Top of The records

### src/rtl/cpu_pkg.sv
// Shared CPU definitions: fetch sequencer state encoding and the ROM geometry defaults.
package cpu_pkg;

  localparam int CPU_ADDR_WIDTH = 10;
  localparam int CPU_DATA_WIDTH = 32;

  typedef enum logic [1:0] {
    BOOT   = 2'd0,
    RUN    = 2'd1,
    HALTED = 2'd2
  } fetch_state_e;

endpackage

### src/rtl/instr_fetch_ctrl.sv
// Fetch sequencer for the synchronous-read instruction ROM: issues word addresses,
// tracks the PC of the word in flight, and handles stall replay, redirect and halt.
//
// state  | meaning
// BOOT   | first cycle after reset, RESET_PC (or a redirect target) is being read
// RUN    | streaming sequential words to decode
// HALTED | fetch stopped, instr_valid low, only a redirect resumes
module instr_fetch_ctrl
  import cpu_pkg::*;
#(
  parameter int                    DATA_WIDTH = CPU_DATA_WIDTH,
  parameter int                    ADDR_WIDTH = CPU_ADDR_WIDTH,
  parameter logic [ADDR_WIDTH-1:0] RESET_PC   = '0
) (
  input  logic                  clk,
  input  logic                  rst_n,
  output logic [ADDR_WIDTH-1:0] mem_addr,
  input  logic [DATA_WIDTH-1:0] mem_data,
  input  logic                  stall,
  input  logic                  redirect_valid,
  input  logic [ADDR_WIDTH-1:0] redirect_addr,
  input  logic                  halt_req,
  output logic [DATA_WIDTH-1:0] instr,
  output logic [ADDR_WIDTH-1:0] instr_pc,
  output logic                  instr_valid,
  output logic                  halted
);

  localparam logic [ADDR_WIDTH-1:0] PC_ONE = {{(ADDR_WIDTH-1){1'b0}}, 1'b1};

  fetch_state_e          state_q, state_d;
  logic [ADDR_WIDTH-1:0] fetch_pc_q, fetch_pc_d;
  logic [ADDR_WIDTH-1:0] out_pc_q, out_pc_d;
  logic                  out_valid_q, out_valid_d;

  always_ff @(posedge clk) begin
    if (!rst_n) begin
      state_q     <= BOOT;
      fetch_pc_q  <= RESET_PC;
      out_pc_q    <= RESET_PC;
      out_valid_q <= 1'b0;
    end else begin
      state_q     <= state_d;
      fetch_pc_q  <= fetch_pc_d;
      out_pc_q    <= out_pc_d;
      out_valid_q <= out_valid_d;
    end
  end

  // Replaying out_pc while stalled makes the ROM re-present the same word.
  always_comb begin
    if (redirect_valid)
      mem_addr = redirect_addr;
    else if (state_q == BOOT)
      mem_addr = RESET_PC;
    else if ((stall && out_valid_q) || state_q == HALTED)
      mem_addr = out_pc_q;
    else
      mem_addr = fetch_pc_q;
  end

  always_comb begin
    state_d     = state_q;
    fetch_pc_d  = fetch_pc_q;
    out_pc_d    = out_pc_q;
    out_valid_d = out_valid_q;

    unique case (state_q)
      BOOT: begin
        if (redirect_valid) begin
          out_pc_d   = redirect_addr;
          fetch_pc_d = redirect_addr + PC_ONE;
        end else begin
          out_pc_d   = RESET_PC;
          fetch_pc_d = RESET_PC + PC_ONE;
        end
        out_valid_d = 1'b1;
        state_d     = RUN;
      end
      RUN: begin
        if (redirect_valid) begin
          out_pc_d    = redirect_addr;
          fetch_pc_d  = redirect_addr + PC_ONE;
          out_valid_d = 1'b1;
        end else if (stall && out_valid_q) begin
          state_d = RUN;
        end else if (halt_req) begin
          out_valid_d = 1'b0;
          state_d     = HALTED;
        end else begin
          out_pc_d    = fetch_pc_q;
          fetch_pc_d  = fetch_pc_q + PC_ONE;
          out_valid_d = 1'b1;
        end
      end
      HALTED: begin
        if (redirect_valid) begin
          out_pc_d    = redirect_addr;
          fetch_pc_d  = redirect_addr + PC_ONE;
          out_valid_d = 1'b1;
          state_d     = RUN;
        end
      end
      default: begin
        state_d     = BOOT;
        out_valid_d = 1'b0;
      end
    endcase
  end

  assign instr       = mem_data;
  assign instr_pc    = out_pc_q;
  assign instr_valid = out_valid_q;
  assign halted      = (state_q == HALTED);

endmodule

Bottom of The records
Top of The records

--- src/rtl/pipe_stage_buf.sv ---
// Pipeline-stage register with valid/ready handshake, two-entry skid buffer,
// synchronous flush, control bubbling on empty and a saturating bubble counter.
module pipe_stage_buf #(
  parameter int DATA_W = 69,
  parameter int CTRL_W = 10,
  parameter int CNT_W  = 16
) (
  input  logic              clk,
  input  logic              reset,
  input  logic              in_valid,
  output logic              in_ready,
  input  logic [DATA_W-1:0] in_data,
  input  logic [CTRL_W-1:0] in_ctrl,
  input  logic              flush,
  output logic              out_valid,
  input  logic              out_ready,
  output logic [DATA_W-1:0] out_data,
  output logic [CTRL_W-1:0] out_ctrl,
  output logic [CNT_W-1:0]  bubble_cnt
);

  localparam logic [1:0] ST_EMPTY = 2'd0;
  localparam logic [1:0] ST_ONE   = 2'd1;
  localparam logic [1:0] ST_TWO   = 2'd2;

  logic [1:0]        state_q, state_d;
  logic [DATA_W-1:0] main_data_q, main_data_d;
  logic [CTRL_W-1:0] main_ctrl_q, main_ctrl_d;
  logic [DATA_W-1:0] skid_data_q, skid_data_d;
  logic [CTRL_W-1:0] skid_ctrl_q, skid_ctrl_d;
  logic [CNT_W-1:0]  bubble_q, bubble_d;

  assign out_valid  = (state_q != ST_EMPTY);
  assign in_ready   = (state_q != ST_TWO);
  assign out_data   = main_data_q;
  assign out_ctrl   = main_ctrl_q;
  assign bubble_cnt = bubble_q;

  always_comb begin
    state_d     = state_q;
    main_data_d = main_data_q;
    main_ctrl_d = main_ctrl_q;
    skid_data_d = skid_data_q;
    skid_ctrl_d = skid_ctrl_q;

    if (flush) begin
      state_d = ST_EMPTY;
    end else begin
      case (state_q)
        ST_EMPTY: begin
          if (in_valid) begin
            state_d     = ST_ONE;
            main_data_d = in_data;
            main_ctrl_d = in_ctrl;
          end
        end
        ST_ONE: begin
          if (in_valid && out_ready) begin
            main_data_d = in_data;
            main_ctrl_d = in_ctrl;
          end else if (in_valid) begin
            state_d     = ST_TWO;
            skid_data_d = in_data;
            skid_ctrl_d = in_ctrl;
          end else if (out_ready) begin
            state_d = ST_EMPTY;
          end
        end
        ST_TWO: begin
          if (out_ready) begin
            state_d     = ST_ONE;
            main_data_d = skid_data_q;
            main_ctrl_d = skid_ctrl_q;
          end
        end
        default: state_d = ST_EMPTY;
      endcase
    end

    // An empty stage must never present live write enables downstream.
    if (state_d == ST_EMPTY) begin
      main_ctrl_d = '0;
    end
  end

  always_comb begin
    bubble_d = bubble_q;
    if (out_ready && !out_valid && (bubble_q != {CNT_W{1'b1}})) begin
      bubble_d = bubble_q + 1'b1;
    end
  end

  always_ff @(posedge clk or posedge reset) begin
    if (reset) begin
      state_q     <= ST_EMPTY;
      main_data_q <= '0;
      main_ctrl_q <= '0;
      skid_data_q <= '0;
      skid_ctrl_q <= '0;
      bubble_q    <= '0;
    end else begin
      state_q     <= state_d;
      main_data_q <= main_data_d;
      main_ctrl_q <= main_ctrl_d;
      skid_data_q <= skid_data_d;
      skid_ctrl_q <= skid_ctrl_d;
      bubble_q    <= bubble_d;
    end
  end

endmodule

Bottom of The records
Top of The records

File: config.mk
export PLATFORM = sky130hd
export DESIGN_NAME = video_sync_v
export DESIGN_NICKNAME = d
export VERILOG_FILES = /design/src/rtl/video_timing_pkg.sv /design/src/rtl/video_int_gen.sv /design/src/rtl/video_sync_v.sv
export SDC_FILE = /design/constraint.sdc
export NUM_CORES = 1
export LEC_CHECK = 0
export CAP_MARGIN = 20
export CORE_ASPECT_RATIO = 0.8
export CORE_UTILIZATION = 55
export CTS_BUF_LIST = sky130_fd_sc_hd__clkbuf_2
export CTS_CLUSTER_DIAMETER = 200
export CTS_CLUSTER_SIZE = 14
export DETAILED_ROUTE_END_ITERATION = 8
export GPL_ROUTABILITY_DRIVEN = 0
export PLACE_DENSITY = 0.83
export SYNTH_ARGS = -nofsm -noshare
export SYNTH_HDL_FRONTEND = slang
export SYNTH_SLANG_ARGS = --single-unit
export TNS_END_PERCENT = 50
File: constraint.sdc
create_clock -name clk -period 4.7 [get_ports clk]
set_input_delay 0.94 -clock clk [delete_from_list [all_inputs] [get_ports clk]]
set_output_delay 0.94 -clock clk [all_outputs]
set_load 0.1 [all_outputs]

Bottom of The records

Requirement:
Would you please copy exactly the part of the entries above that begins at the line containing "### src/rtl/cpu_pkg.sv" and ends at the line containing "### src/rtl/instr_fetch_ctrl.sv", both lines included?

The answer:
### src/rtl/cpu_pkg.sv
// Shared CPU definitions: fetch sequencer state encoding and the ROM geometry defaults.
package cpu_pkg;

  localparam int CPU_ADDR_WIDTH = 10;
  localparam int CPU_DATA_WIDTH = 32;

  typedef enum logic [1:0] {
    BOOT   = 2'd0,
    RUN    = 2'd1,
    HALTED = 2'd2
  } fetch_state_e;

endpackage

### src/rtl/instr_fetch_ctrl.sv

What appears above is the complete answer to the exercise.